CronologiaMillequattrocento

Correva l’anno 1421

gennaio

Alfonso V, risolto il problema sardo con l’acquisto dei diritti sul giudicato d’Arborea, decise nell’autunno del 1420 di passare in Corsica, forte dell’appoggio della flotta catalana, dei Sardi che numerosi si erano uniti al suo esercito e della presenza nell’isola di un agguerrito partito filo aragonese. Calvi capitolò a settembre e Bonifacio fu cinta d’assedio, ma in virtù degli aiuti genovesi non fu espugnata e nel gennaio del 1421 il sovrano aragonese abbandonò l’impresa e fece rientro in Sardegna.

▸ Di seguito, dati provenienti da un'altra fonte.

==> flow/design.v <==
module cordic #(
    parameter data_width = 16,
    parameter iterations = 15
    )(
    input clk,
    input reset_n,
    input logic signed [data_width-1:0] angle,
    input logic signed [data_width-1:0] x_i,
    input logic signed [data_width-1:0] y_i,
    output logic signed [data_width-1:0] cos,
    output logic signed [data_width-1:0] sin,
    input valid_in,
    output logic valid_out
    );
    logic signed [data_width-1:0] atan_table [0:iterations-1];
    assign atan_table[0]  = 'd12867;   
    assign atan_table[1]  = 'd7596;    
    assign atan_table[2]  = 'd4013;    
    assign atan_table[3]  = 'd2037;    
    assign atan_table[4]  = 'd1021;    
    assign atan_table[5]  = 'd511;     
    assign atan_table[6]  = 'd256;     
    assign atan_table[7]  = 'd128;     
    assign atan_table[8]  = 'd64;      
    assign atan_table[9]  = 'd32;      
    assign atan_table[10] = 'd16;      
    assign atan_table[11] = 'd8;       
    assign atan_table[12] = 'd4;       
    assign atan_table[13] = 'd2;       
    assign atan_table[14] = 'd1;       
    logic signed [data_width-1:0] x [0:iterations], y [0:iterations], z [0:iterations];
    logic [$clog2(iterations)-1:0] iteration;
    logic valid_pipe [0:iterations];
    always_ff @(posedge clk or negedge reset_n) begin
        if (!reset_n) begin
            x[0] <= 0;
            y[0] <= 0;
            z[0] <= 0;
            valid_pipe[0] <= 0;
        end else if (valid_in) begin
            case (angle[15:14])
                2'b00: begin
                    x[0] <= x_i;
                    y[0] <= y_i;
                    z[0] <= angle;
                end
                2'b01: begin
                    x[0] <= -y_i;
                    y[0] <= x_i;
                    z[0] <= {2'b00, angle[13:0]};
                end
                2'b10: begin
                    x[0] <= -x_i;
                    y[0] <= -y_i;
                    z[0] <= {2'b11, angle[13:0]};
                end
                2'b11: begin
                    x[0] <= y_i;
                    y[0] <= -x_i;
                    z[0] <= -angle;
                end
            endcase
            valid_pipe[0] <= 1;
        end else begin
            valid_pipe[0] <= 0;
        end
    end
    genvar i;
    generate
        for (i = 0; i < iterations; i = i + 1) begin : cordic_pipeline
            always_ff @(posedge clk or negedge reset_n) begin
                if (!reset_n) begin
                    x[i+1] <= 0;
                    y[i+1] <= 0;
                    z[i+1] <= 0;
                    valid_pipe[i+1] <= 0;
                end else if (valid_pipe[i]) begin
                    if (z[i] < 0) begin
                        x[i+1] <= x[i] + (y[i] >>> i);
                        y[i+1] <= y[i] - (x[i] >>> i);
                        z[i+1] <= z[i] + atan_table[i];
                    end else begin
                        x[i+1] <= x[i] - (y[i] >>> i);
                        y[i+1] <= y[i] + (x[i] >>> i);
                        z[i+1] <= z[i] - atan_table[i];
                    end
                    valid_pipe[i+1] <= 1;
                end else begin
                    valid_pipe[i+1] <= 0;
                end
            end
        end
    endgenerate
    assign cos = x[iterations];
    assign sin = y[iterations];
    assign valid_out = valid_pipe[iterations];
endmodule
Settings: LEC_CHECK=0, CAP_MARGIN=20, CELL_PAD_IN_SITES_GLOBAL_PLACEMENT=1, CORE_ASPECT_RATIO=1.32, CORE_MARGIN=2, CORE_UTILIZATION=40, GPL_ROUTABILITY_DRIVEN=0, MAX_ROUTING_LAYER=met5, MIN_ROUTING_LAYER=met2, PLACE_DENSITY=0.45, SETUP_SLACK_MARGIN=-0.12, SLEW_MARGIN=10, TNS_END_PERCENT=10; clock period 4.0 ns.
run.sh (not shown) runs the stock make flow with config.mk's settings and CLKGATE_MAP_FILE=.
Next try:
- ABC_AREA: unset -> 1
- CELL_PAD_IN_SITES_GLOBAL_PLACEMENT: 1 -> unset
- CORE_ASPECT_RATIO: 1.32 -> unset
- CORE_MARGIN: 2 -> 7
- CTS_CLUSTER_DIAMETER: unset -> 369
- GPL_ROUTABILITY_DRIVEN: 0 -> unset
- MAX_ROUTING_LAYER: met5 -> met4
- MIN_ROUTING_LAYER: met2 -> unset
- PLACE_DENSITY: 0.45 -> unset
- SETUP_SLACK_MARGIN: -0.12 -> unset
- SLEW_MARGIN: 10 -> 20
- TNS_END_PERCENT: 10 -> unset
After rerunning: Utilization goes down by 0.21 points; synthesized cell count is higher by 41%; synthesized area went up by 6.9%; die size climbs by 12%; worst hold slack improves by 14 ps; via count is lower by 11%; routed wire length increases by 3.2%; global-route usage drops by 13 points; non-clock buffer count fell by 49; first-iteration DRC count decreases by 56%.
// asx_soupbintcp_itch
module asx_soupbintcp_itch (
    input  wire        clk,
    input  wire        rst,
    input  wire        ip_payload_valid,
    input  wire [7:0]  ip_payload_data,
    input  wire        ip_payload_start,
    input  wire        ip_payload_end,
    output wire [15:0] tcp_src_port,
    output wire [15:0] tcp_dst_port,
    output wire [31:0] tcp_seq_num,
    output wire [31:0] tcp_ack_num,
    output wire [3:0] tcp_data_offset,
    output wire [7:0] tcp_flags,
    output wire [15:0] tcp_window,
    output wire tcp_flag_syn,
    output wire tcp_flag_ack,
    output wire tcp_flag_fin,
    output wire tcp_flag_rst,
    output wire tcp_flag_psh,
    output wire tcp_header_valid,
    output wire tcp_parse_error,
    output wire session_active,
    output wire [63:0] session_sequence,
    output wire [7:0] pkt_type,
    output wire pkt_type_valid,
    output wire pkt_heartbeat,
    output wire pkt_login_accepted,
    output wire pkt_login_rejected,
    output wire pkt_end_session,
    output wire [31:0] seq_data_count,
    output wire [31:0] heartbeat_count,
    output wire parse_error,
    output wire msg_valid,
    output wire [7:0] msg_type,
    output wire msg_error,
    output wire [31:0] timestamp,
    output wire [63:0] order_id,
    output wire [31:0] orderbook_id,
    output wire side,
    output wire add_order_valid,
    output wire add_order_start,
    output wire [63:0] quantity,
    output wire [31:0] price,
    output wire [15:0] order_attributes,
    output wire order_executed_valid,
    output wire [63:0] exec_quantity,
    output wire order_cancel_valid,
    output wire order_delete_valid,
    output wire order_replace_valid,
    output wire directory_valid,
    output wire system_event_valid,
    output wire [7:0] event_code,
    output wire [31:0] total_messages,
    output wire [31:0] parse_errors
);
    wire       tcp_payload_valid;
    wire [7:0] tcp_payload_data;
    wire       tcp_payload_start;
    wire       tcp_payload_end;
  ...
Size: ~3600 cells after synthesis, roughly 680 I/O pins, ~32000 µm² of cells after synthesis.
Settings: LEC_CHECK=0, ABC_AREA=1, CAP_MARGIN=20, CELL_PAD_IN_SITES_DETAIL_PLACEMENT=1, CELL_PAD_IN_SITES_GLOBAL_PLACEMENT=3, CORE_ASPECT_RATIO=1.76, CORE_MARGIN=2, CORE_UTILIZATION=40, CTS_CLUSTER_DIAMETER=120, GPL_ROUTABILITY_DRIVEN=0, GPL_TIMING_DRIVEN=0, PLACE_DENSITY_LB_ADDON=0.21, SETUP_SLACK_MARGIN=1.32, SLEW_MARGIN=20; clock period 5.0 ns.
run.sh (not shown) runs the stock make flow with config.mk's settings and CLKGATE_MAP_FILE=.
The first run died in 3_3_place_gp (FLW-0024).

Nel corso dell’assedio di Bonifacio, nel gennaio del 1421, il re, vista anche l’inutilità della campagna di Corsica, ruppe ogni indugio e stabilì di convocare a Cagliari il Parlamento. Già un anno prima, a Maiorca, aveva espresso il desiderio di convocarlo, ma l’accordo ancora in corso con il visconte gliene aveva impedito l’attuazione. D’altra parte aveva prima mirato a risolvere le cose di Corsica e aveva teso al completo recupero della Sardegna e, poiché questo ora con l’accordo era stato pressoché attuato, il Parlamento poteva essere convocato.
In una lettera, da lui indirizzata alla regina, che era a conoscenza dei suoi disegni, il 21 gennaio egli annunziava così «di esser partito da Bonifacio e di essere giunto a Cagliari per mettere in ordine in brevissimo tempo il regno di Sardegna». Contava di poter attuare il suo programma in pochi giorni, quattro o cinque al massimo. Aveva già in precedenza disposto la convocazione dei tre bracci mediante alcune lettere, indirizzate per il braccio reale ai consiglieri delle città e ai sindaci delle ville più importanti; per il braccio militare ad alcuni feudatari; per il braccio ecclesiastico, infine, ai rappresentanti più autorevoli del clero.
E, altresì, aveva dato le disposizioni necessarie al viceré Bernardo de Centelles. Desiderava che al suo arrivo a Cagliari tutto fosse già organizzato. Se è pur vero che gli interessava il ritorno della tranquillità nell’isola, gli interessavano altresì con una certa urgenza il donativo, dovutogli dai bracci per le richieste che nel Parlamento sarebbero state da lui accettate, e la completa sicurezza di lasciare alle sue spalle, diretto in Sicilia, la Sardegna completamente sottomessa. Così mentre da una parte scriveva alla regina che sarebbe rimasto nel Castello di Cagliari soltanto per un breve spazio di tempo, necessario a disporre e a trattare gli affari dell’isola, dall’altra scriveva al viceré di Sicilia e al capitano delle galee, residente nel golfo di Napoli al servizio della regina Giovanna, che avrebbe fatto di tutto per por termine al Parlamento sardo in pochi giorni e che avrebbe raggiunto subito la Sicilia, dove affari più importanti lo attendevano. In realtà i piani di Alfonso andavano più in là della Sardegna: c’era già in lui l’idea del completo dominio del Mediterraneo occidentale nel quale la Sardegna doveva rappresentare, dato anche l’insuccesso di Corsica, una buona base.